----- Information given -----
### src/rtl/can_pkg.sv
// Shared types and constants for the CAN bit destuffer: FSM states, run-counter ops, bus levels.
package can_pkg;

  localparam int CAN_STUFF_LEN = 5;
  localparam int CAN_IDLE_LEN  = 11;

  localparam logic DOMINANT  = 1'b0;
  localparam logic RECESSIVE = 1'b1;

  typedef enum logic [1:0] {
    INTEGRATE = 2'd0,
    IDLE      = 2'd1,
    FRAME     = 2'd2,
    ERROR     = 2'd3
  } can_state_e;

  // How the equal-bit run counter reacts to an accepted sample.
  typedef enum logic [1:0] {
    RUN_KEEP  = 2'd0,
    RUN_ZERO  = 2'd1,
    RUN_ONE   = 2'd2,
    RUN_COUNT = 2'd3
  } run_op_e;

endpackage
-----
Task requirements » Repeat the entries exactly, leaving nothing out.

Exercise output »
### src/rtl/can_pkg.sv
// Shared types and constants for the CAN bit destuffer: FSM states, run-counter ops, bus levels.
package can_pkg;

  localparam int CAN_STUFF_LEN = 5;
  localparam int CAN_IDLE_LEN  = 11;

  localparam logic DOMINANT  = 1'b0;
  localparam logic RECESSIVE = 1'b1;

  typedef enum logic [1:0] {
    INTEGRATE = 2'd0,
    IDLE      = 2'd1,
    FRAME     = 2'd2,
    ERROR     = 2'd3
  } can_state_e;

  // How the equal-bit run counter reacts to an accepted sample.
  typedef enum logic [1:0] {
    RUN_KEEP  = 2'd0,
    RUN_ZERO  = 2'd1,
    RUN_ONE   = 2'd2,
    RUN_COUNT = 2'd3
  } run_op_e;

endpackage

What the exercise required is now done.